Alzheimer's Disease Early Detection May be Possible Through Urine's Odor
Alzheimer's disease is the most common form of dementia that causes problems with one's memory, thinking and behavior. This disease develops slowly but gets worse over time. Although most patients with Alzheimer's disease are 65 and older, this condition is not a normal part of aging, Alz reported.
Here's a good news, there is a new breakthrough for Alzheimer's disease. A new study revealed that early detection of the said condition is possible.
According to UPI, early diagnosis of Alzheimer's disease is possible through a distinctive smell in urine. This is based on the experiments with mice.
"Previous research from the USDA and Monell has focused on body odor changes due to exogenous sources such as viruses or vaccines. Now we have evidence that urinary odor signatures can be altered by changes in the brain characteristic of Alzheimer's disease," said study author Bruce Kimball, Ph.D., a chemical ecologist with the USDA National Wildlife Research Center (NWRC). "This finding may also have implications for other neurologic diseases."
CTV News reported that the researchers with U.S. Department of Agriculture studied three mouse models known as APP mice, also known as amyloid precursor protein mice.
The researchers inserted human genes associated with mutation of a certain gene called amyloid precursor protein gene into the mice's genomes. They activated those genes with drugs.
The said procedure enabled the mice to develop the same buildup of amyloid brain plaques that are often observed among Alzheimer's patients. The mice, later on, began showing similar dementia symptoms. The researchers found that each strain of APP mice produced a certain "odor profile" that could be distinguished from the urine odor of control mice.
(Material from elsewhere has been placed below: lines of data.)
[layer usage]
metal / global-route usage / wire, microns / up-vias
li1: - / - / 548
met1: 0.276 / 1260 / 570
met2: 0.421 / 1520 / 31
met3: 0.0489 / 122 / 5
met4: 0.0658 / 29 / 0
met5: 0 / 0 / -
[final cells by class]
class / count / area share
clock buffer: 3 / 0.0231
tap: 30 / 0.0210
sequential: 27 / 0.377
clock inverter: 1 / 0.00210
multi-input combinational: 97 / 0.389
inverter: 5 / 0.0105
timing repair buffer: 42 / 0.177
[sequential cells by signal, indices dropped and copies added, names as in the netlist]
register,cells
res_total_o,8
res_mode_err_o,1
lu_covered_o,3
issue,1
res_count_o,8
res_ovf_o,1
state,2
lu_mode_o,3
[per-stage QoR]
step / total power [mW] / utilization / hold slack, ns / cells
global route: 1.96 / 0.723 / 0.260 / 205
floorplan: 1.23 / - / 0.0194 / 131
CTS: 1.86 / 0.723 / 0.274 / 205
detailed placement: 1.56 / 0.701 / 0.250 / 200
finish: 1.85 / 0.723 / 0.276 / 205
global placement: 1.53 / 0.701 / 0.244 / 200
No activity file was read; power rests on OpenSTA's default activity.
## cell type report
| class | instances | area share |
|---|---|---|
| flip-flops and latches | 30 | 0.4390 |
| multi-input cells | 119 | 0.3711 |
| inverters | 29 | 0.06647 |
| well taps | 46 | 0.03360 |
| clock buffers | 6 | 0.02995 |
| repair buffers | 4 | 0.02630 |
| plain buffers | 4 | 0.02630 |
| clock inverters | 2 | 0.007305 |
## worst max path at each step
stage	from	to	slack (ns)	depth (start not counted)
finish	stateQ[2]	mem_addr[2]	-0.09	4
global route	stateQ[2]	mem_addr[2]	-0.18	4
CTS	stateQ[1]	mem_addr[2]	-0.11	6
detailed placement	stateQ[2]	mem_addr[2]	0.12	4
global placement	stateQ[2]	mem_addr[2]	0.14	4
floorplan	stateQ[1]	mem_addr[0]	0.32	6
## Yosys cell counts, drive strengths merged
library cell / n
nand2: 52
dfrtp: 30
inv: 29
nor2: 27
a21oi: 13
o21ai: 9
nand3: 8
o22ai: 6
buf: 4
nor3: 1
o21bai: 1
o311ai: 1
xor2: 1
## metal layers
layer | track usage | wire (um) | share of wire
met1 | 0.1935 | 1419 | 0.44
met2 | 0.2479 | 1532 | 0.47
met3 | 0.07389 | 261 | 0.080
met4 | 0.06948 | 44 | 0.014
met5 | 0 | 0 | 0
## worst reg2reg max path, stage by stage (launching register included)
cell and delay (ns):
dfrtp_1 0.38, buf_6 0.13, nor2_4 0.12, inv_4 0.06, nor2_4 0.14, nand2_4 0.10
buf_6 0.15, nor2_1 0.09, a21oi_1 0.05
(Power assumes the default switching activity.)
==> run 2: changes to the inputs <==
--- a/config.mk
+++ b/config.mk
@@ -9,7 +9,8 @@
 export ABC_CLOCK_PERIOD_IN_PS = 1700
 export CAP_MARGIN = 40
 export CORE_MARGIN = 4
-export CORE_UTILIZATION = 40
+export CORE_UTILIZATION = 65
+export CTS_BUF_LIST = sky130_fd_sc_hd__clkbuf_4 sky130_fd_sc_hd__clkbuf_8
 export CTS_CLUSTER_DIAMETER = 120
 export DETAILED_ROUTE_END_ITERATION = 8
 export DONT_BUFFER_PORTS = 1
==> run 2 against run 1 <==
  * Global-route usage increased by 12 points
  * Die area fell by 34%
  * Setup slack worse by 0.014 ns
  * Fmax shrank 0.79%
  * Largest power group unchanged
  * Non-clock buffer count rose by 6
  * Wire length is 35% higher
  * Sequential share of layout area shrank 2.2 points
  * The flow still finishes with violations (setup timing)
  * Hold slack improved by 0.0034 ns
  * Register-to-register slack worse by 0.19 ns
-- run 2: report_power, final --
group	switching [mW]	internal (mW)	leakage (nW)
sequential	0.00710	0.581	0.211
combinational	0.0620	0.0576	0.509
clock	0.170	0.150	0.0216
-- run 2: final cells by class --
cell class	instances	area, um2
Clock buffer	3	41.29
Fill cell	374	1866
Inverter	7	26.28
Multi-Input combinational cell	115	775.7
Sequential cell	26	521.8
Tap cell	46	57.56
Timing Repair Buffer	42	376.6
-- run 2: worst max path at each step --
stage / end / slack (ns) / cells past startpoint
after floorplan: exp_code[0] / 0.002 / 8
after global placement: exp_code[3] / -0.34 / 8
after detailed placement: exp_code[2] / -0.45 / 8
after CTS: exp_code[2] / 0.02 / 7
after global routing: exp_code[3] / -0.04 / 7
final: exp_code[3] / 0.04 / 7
File: config.mk
export PLATFORM = sky130hd
export DESIGN_NAME = qsfp_i2c_master
export DESIGN_NICKNAME = d
export VERILOG_FILES = /design/src/rtl/qsfp_i2c_pkg.sv /design/src/rtl/qsfp_i2c_qtimer.sv /design/src/rtl/qsfp_i2c_master.sv
export SDC_FILE = /design/constraint.sdc
export NUM_CORES = 1
export LEC_CHECK = 0
export BUFFER_PORTS_ARGS = -buffer_cell sky130_fd_sc_hd__buf_2
export CAP_MARGIN = 10
export CORE_UTILIZATION = 40
export DETAILED_ROUTE_END_ITERATION = 10
export PLACE_DENSITY = 0.69
export SETUP_SLACK_MARGIN = 0.15
export SYNTH_ARGS = -nofsm -noshare
export SYNTH_HDL_FRONTEND = slang
export SYNTH_SLANG_ARGS = --single-unit
File: constraint.sdc
create_clock -name aclk -period 2.35 [get_ports aclk]
set_input_delay 0 -clock aclk [delete_from_list [all_inputs] [get_ports aclk]]
set_output_delay 0 -clock aclk [all_outputs]
set_load 0.02 [all_outputs]
File: src/rtl/qsfp_i2c_pkg.sv
`default_nettype none
// ============================================================================
// qsfp_i2c_pkg : state encoding and bus-level constants for the QSFP I2C master
// Revision     : 1.0
// ============================================================================
package qsfp_i2c_pkg;

  typedef enum logic [3:0] {
    IDLE    = 4'd0,
    START   = 4'd1,
    WR_BYTE = 4'd2,
    WR_ACK  = 4'd3,
    RESTART = 4'd4,
    RD_BYTE = 4'd5,
    RD_NACK = 4'd6,
    STOP    = 4'd7,
    DONE    = 4'd8
  } state_t;

  localparam logic c_rw_write = 1'b0;
  localparam logic c_rw_read  = 1'b1;
  localparam logic c_ack      = 1'b0;
  localparam logic c_nack     = 1'b1;

endpackage
`default_nettype wire

File: src/rtl/qsfp_i2c_qtimer.sv
`default_nettype none
// ============================================================================
// qsfp_i2c_qtimer : quarter-phase tick and phase index; SCL-high stall when
//                   QSFP_I2C_CLK_STRETCH_EN is defined
// Revision        : 1.0
// ============================================================================
module qsfp_i2c_qtimer #(
  parameter int CLK_DIV = 250
) (
  input  logic       aclk,
  input  logic       aresetn,
  input  logic       run,
  input  logic       scl_sync,
  output logic       tick,
  output logic [1:0] phase
);

`ifdef QSFP_I2C_CLK_STRETCH_EN
  localparam logic c_stretch_en = 1'b1;
`else
  localparam logic c_stretch_en = 1'b0;
`endif
  localparam logic [15:0] c_last = 16'(CLK_DIV - 1);

  logic [15:0] r_cnt;
  logic [1:0]  r_phase;
  logic        w_stall;

  // Phase 2 is the first SCL-high quarter; a slave holding SCL low freezes it.
  assign w_stall = c_stretch_en && (r_phase == 2'd2) && !scl_sync;
  assign tick    = run && !w_stall && (r_cnt == c_last);
  assign phase   = r_phase;

  always_ff @(posedge aclk or negedge aresetn) begin
    if (!aresetn) begin
      r_cnt   <= 16'd0;
      r_phase <= 2'd0;
    end else if (!run) begin
      r_cnt   <= 16'd0;
      r_phase <= 2'd0;
    end else if (tick) begin
      r_cnt   <= 16'd0;
      r_phase <= r_phase + 2'd1;
    end else if (!w_stall) begin
      r_cnt   <= r_cnt + 16'd1;
    end
  end

endmodule
`default_nettype wire

File: src/rtl/qsfp_i2c_master.sv
`default_nettype none
// ============================================================================
// qsfp_i2c_master : single-register I2C write / random read master for QSFP
//                   management; clock stretching via QSFP_I2C_CLK_STRETCH_EN
// Revision        : 1.0
// ============================================================================
module qsfp_i2c_master
  import qsfp_i2c_pkg::*;
#(
  parameter int CLK_DIV = 250
) (
  input  logic       aclk,
  input  logic       aresetn,
  input  logic       io_control_pulse,
  input  logic       io_control_rw,
  input  logic [7:0] io_control_id,
  input  logic [7:0] io_addr_addr,
  input  logic [7:0] io_wdata_wdata,
  output logic [7:0] io_rdata_rdata,
  output logic       io_control_cmplt,
  output logic       ack_err,
  output logic       busy,
  input  logic       scl_i,
  input  logic       sda_i,
  output logic       scl_oe,
  output logic       sda_oe
);

  state_t      r_state, w_next;
  logic [1:0]  r_scl_sync, r_sda_sync;
  logic        w_scl_s, w_sda_s;
  logic        r_rw, r_nack, r_ack_err;
  logic [7:0]  r_id_rd, r_addr, r_wdata, r_shift, r_rdata;
  logic [2:0]  r_bit;
  logic [1:0]  r_byte;
  logic        r_scl_oe, r_sda_oe;
  logic        w_run, w_tick, w_end, w_accept;
  logic [1:0]  w_phase;
  logic        w_scl_low, w_sda_low;

  assign w_scl_s  = r_scl_sync[1];
  assign w_sda_s  = r_sda_sync[1];
  assign w_accept = (r_state == IDLE) && io_control_pulse;
  assign w_run    = (r_state != IDLE) && (r_state != DONE);
  assign w_end    = w_tick && (w_phase == 2'd3);

  assign io_rdata_rdata = r_rdata;
  assign ack_err        = r_ack_err;
  assign scl_oe         = r_scl_oe;
  assign sda_oe         = r_sda_oe;

  qsfp_i2c_qtimer #(.CLK_DIV(CLK_DIV)) u_qtimer (
    .aclk     (aclk),
    .aresetn  (aresetn),
    .run      (w_run),
    .scl_sync (w_scl_s),
    .tick     (w_tick),
    .phase    (w_phase)
  );

  always_ff @(posedge aclk or negedge aresetn) begin
    if (!aresetn) begin
      r_state <= IDLE;
    end else begin
      r_state <= w_next;
    end
  end

  always_comb begin
    w_next = r_state;
    case (r_state)
      IDLE:    if (io_control_pulse) w_next = START;
      START:   if (w_end) w_next = WR_BYTE;
      WR_BYTE: if (w_end && (r_bit == 3'd7)) w_next = WR_ACK;
      WR_ACK: begin
        if (w_end) begin
          if (w_sda_s == c_nack)                        w_next = STOP;
          else if ((r_byte == 2'd1) && (r_rw == c_rw_read)) w_next = RESTART;
          else if (r_byte == 2'd2)
            w_next = (r_rw == c_rw_read) ? RD_BYTE : STOP;
          else                                          w_next = WR_BYTE;
        end
      end
      RESTART: if (w_end) w_next = WR_BYTE;
      RD_BYTE: if (w_end && (r_bit == 3'd7)) w_next = RD_NACK;
      RD_NACK: if (w_end) w_next = STOP;
      STOP:    if (w_end) w_next = DONE;
      DONE:    w_next = IDLE;
      default: w_next = IDLE;
    endcase
  end

  // SDA only moves in phases 1..3; phase 0 holds the previous level while SCL falls.
  always_comb begin
    w_scl_low        = 1'b0;
    w_sda_low        = r_sda_oe;
    busy             = (r_state != IDLE);
    io_control_cmplt = (r_state == DONE);
    case (r_state)
      START: w_sda_low = w_phase[1];
      RESTART: begin
        w_scl_low = (w_phase == 2'd0);
        if (w_phase != 2'd0) w_sda_low = w_phase[1];
      end
      WR_BYTE: begin
        w_scl_low = !w_phase[1];
        if (w_phase != 2'd0) w_sda_low = ~r_shift[7];
      end
      WR_ACK, RD_BYTE, RD_NACK: begin
        w_scl_low = !w_phase[1];
        if (w_phase != 2'd0) w_sda_low = 1'b0;
      end
      STOP: begin
        w_scl_low = !w_phase[1];
        if (w_phase != 2'd0) w_sda_low = (w_phase != 2'd3);
      end
      default: w_sda_low = 1'b0;
    endcase
  end

  always_ff @(posedge aclk or negedge aresetn) begin
    if (!aresetn) begin
      r_scl_sync <= 2'b11;
      r_sda_sync <= 2'b11;
      r_scl_oe   <= 1'b0;
      r_sda_oe   <= 1'b0;
    end else begin
      r_scl_sync <= {r_scl_sync[0], scl_i};
      r_sda_sync <= {r_sda_sync[0], sda_i};
      r_scl_oe   <= w_scl_low;
      r_sda_oe   <= w_sda_low;
    end
  end

  always_ff @(posedge aclk or negedge aresetn) begin
    if (!aresetn) begin
      r_rw      <= c_rw_write;
      r_id_rd   <= 8'h00;
      r_addr    <= 8'h00;
      r_wdata   <= 8'h00;
      r_shift   <= 8'h00;
      r_rdata   <= 8'h00;
      r_bit     <= 3'd0;
      r_byte    <= 2'd0;
      r_nack    <= 1'b0;
      r_ack_err <= 1'b0;
    end else begin
      if (w_accept) begin
        r_rw      <= io_control_rw;
        r_id_rd   <= io_control_id | {7'd0, c_rw_read};
        r_addr    <= io_addr_addr;
        r_wdata   <= io_wdata_wdata;
        r_shift   <= {io_control_id[7:1], c_rw_write};
        r_bit     <= 3'd0;
        r_byte    <= 2'd0;
        r_nack    <= 1'b0;
        r_ack_err <= 1'b0;
      end
      case (r_state)
        WR_BYTE: if (w_end) begin
          r_shift <= {r_shift[6:0], 1'b0};
          r_bit   <= r_bit + 3'd1;
        end
        RD_BYTE: if (w_end) begin
          r_shift <= {r_shift[6:0], w_sda_s};
          r_bit   <= r_bit + 3'd1;
        end
        WR_ACK: if (w_end) begin
          if (w_sda_s == c_nack) begin
            r_nack <= 1'b1;
          end else if (r_byte == 2'd0) begin
            r_shift <= r_addr;
            r_byte  <= 2'd1;
          end else if ((r_byte == 2'd1) && (r_rw == c_rw_write)) begin
            r_shift <= r_wdata;
            r_byte  <= 2'd2;
          end
        end
        RESTART: if (w_end) begin
          r_shift <= r_id_rd;
          r_byte  <= 2'd2;
        end
        // Results are published on entry to DONE so they are valid alongside cmplt.
        STOP: if (w_end) begin
          r_ack_err <= r_nack;
          if ((r_rw == c_rw_read) && !r_nack) r_rdata <= r_shift;
        end
        default: ;
      endcase
    end
  end

endmodule
`default_nettype wire
==> flow_metrics.py, run 1 <==
metrics = {
    "run_status": {
        "status": "finished with violations",
        "violations": "design-rule violations",
    },
    "die": {
        "dieArea_um2": 9530,
        "dieWidth_um": 97.6,
        "rows": 34,
        "io_pins": 43,
        "core_um2": 8810,
        "fp.dieH_um": 97.6,
        "start_util_pct": 41.5,
    },
    "grt": {
        "overflow": 0,
        "grt_use_total_pct": 18.0,
        "grt_pass1_vias": 2769,
        "grt_pass1_wl_um": 13600,
        "antenna_found_initial": 0,
        "grt_max_degree": 75,
    },
    "clocking": {
        "cts_inserted_buffers": 9,
        "htree_levels": 3,
        "clk_latency_ns": 0.35,
        "clk_pin_slew_ns": 0.08,
        "cts.path.max_buffers": 2,
        "cts_sinks": 74,
        "cts-root-buf": "clkbuf_8",
        "postCtsSetupBuffers": 0,
        "cts_tree": "built",
    },
    "detailed_routing": {
        "avgViaCountPerCell": 5.43,
        "wirelength_um": 7860,
        "routed-via-count": 2862,
        "wl_per_cell_um": 14.9,
        "drc": 6,
        "drtPass1Iterations": 8,
        "ant_nets": 0,
        "drt_iter0_markers": 207,
    },
    "logic_synthesis": {
        "syn_area_um2": 3660,
        "yosysMostFrequentCell": "dfrtp_1",
        "synth_edf_count": 0,
        "ys_seq_elements": 74,
        "synthArstFlopShare_pct": 100,
        "synth_nets": 376,
        "yosysWarnings": 0,
        "syn_inst": 340,
        "synthTopCellsByArea": "dfrtp_1 49%, mux2_2 9.5%, nor2_1 3.7%",
        "synth_commonest_cells": "72 x dfrtp_1, 36 x nor2_1, 31 x mux2_2",
        "ys_seq_area_share_pct": 50.7,
        "synth_top_area_share_pct": 49.3,
        "synthFlopType": "dfrtp_1",
        "synth_largest_area_cell": "dfrtp_1",
        "synth_cell_types": 50,
        "syn_area_per_cell_um2": 10.8,
    },
    "hold_path": {
        "hold_start": "io_control_pulse",
        "holdPathEnd": "r_shift[0]",
        "whs_path_depth": 5,
        "worstHoldPathType": "in2reg",
    },
    "place": {
        "port_buffers": 40,
        "routabilityCongestion": 0.832,
        "dp_hpwl_um": 5260,
    },
    "power_and_ir_drop": {
        "ir_drop_mv": 0.396,
        "powerDensity_nw_per_um2": 726,
        "leakage_nw": 2.05,
        "total_power_mw": 3.29,
    },
    "timing": {
        "tns_ns": 0,
        "hold_viol": 0,
        "max_freq_mhz": 482,
        "fin_crit_sh_pct": 88.3,
        "rsz0062_at_grt": "true",
        "slew_violations": 0,
        "slew_headroom_pct": 39.9,
        "finClkSkew_ns": 0.0129,
        "fin_crit_ns": 2.08,
        "setup_viol": 0,
        "worst-slew-pin-transition_ns": 0.902,
    },
    "final_layout": {
        "fin_nets": 450,
        "area_delta_synth_final_pct": 23.8,
        "utilization_pct": 51.4,
        "fillerInstances": 778,
        "diodes": 0,
        "drive_gt1_share_pct": 26.7,
    },
    "setup_path": {
        "critPathCaptureType": "register",
        "startpoint_type": "register",
        "path_max_fanout": 8,
        "r2r_slack_ns": 0.27,
        "timing.rr.end": "io_rdata_rdata[6]",
        "worst_ep_required_time_ns": 2.59,
        "worstSetupPathType": "reg2reg",
        "r2r-start": "u_qtimer.r_cnt[12]",
        "r2r.worst_path.cells": 6,
        "cp_data_arrival_time_ns": 2.31,
    },
    "job": {
        "cap_violations": 0,
    },
}
-- cell usage in the layout (no fill, tap or decap), types with 3 or more instances in the layout --
cell type,n
nand3_1,17
o31ai_1,3
and2_1,4
nor3_1,4
xnor2_1,8
and3_1,4
dlygate4sd3_1,26
clkbuf_8,9
dfrtp_1,70
ha_1,6
buf_4,14
buf_2,39
o21ai_0,10
inv_1,10
nand2_1,22
xor2_1,7
nand4_1,5
a22oi_1,9
mux2_2,31
nor2_1,36
a21oi_1,7
o22ai_1,9
inv_6,3
nor2b_1,5
a221oi_1,8
mux2i_1,10
o211ai_1,3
The APP mice's urine did not contain new chemical compounds but the difference showed a shift of existing urinary compound concentrations. Interestingly, the researchers could easily identify the odor difference before the APP mice experienced amyloid buildup. This suggested that the odor was related to the presence of the genes rather than the development of the brain disease itself.
The researchers went on their experiment and conducted further blind studies and they found out that they could correctly identify APP mice versus control mice through their odor.
"While this research is at the proof-of-concept stage, the identification of distinctive odor signatures may someday point the way to human biomarkers to identify Alzheimer's at early stages," said study author Dr. Daniel Wesson, a neuroscientist at the Case Western Reserve University School of Medicine in a press release.
The study is published in Scientific Reports.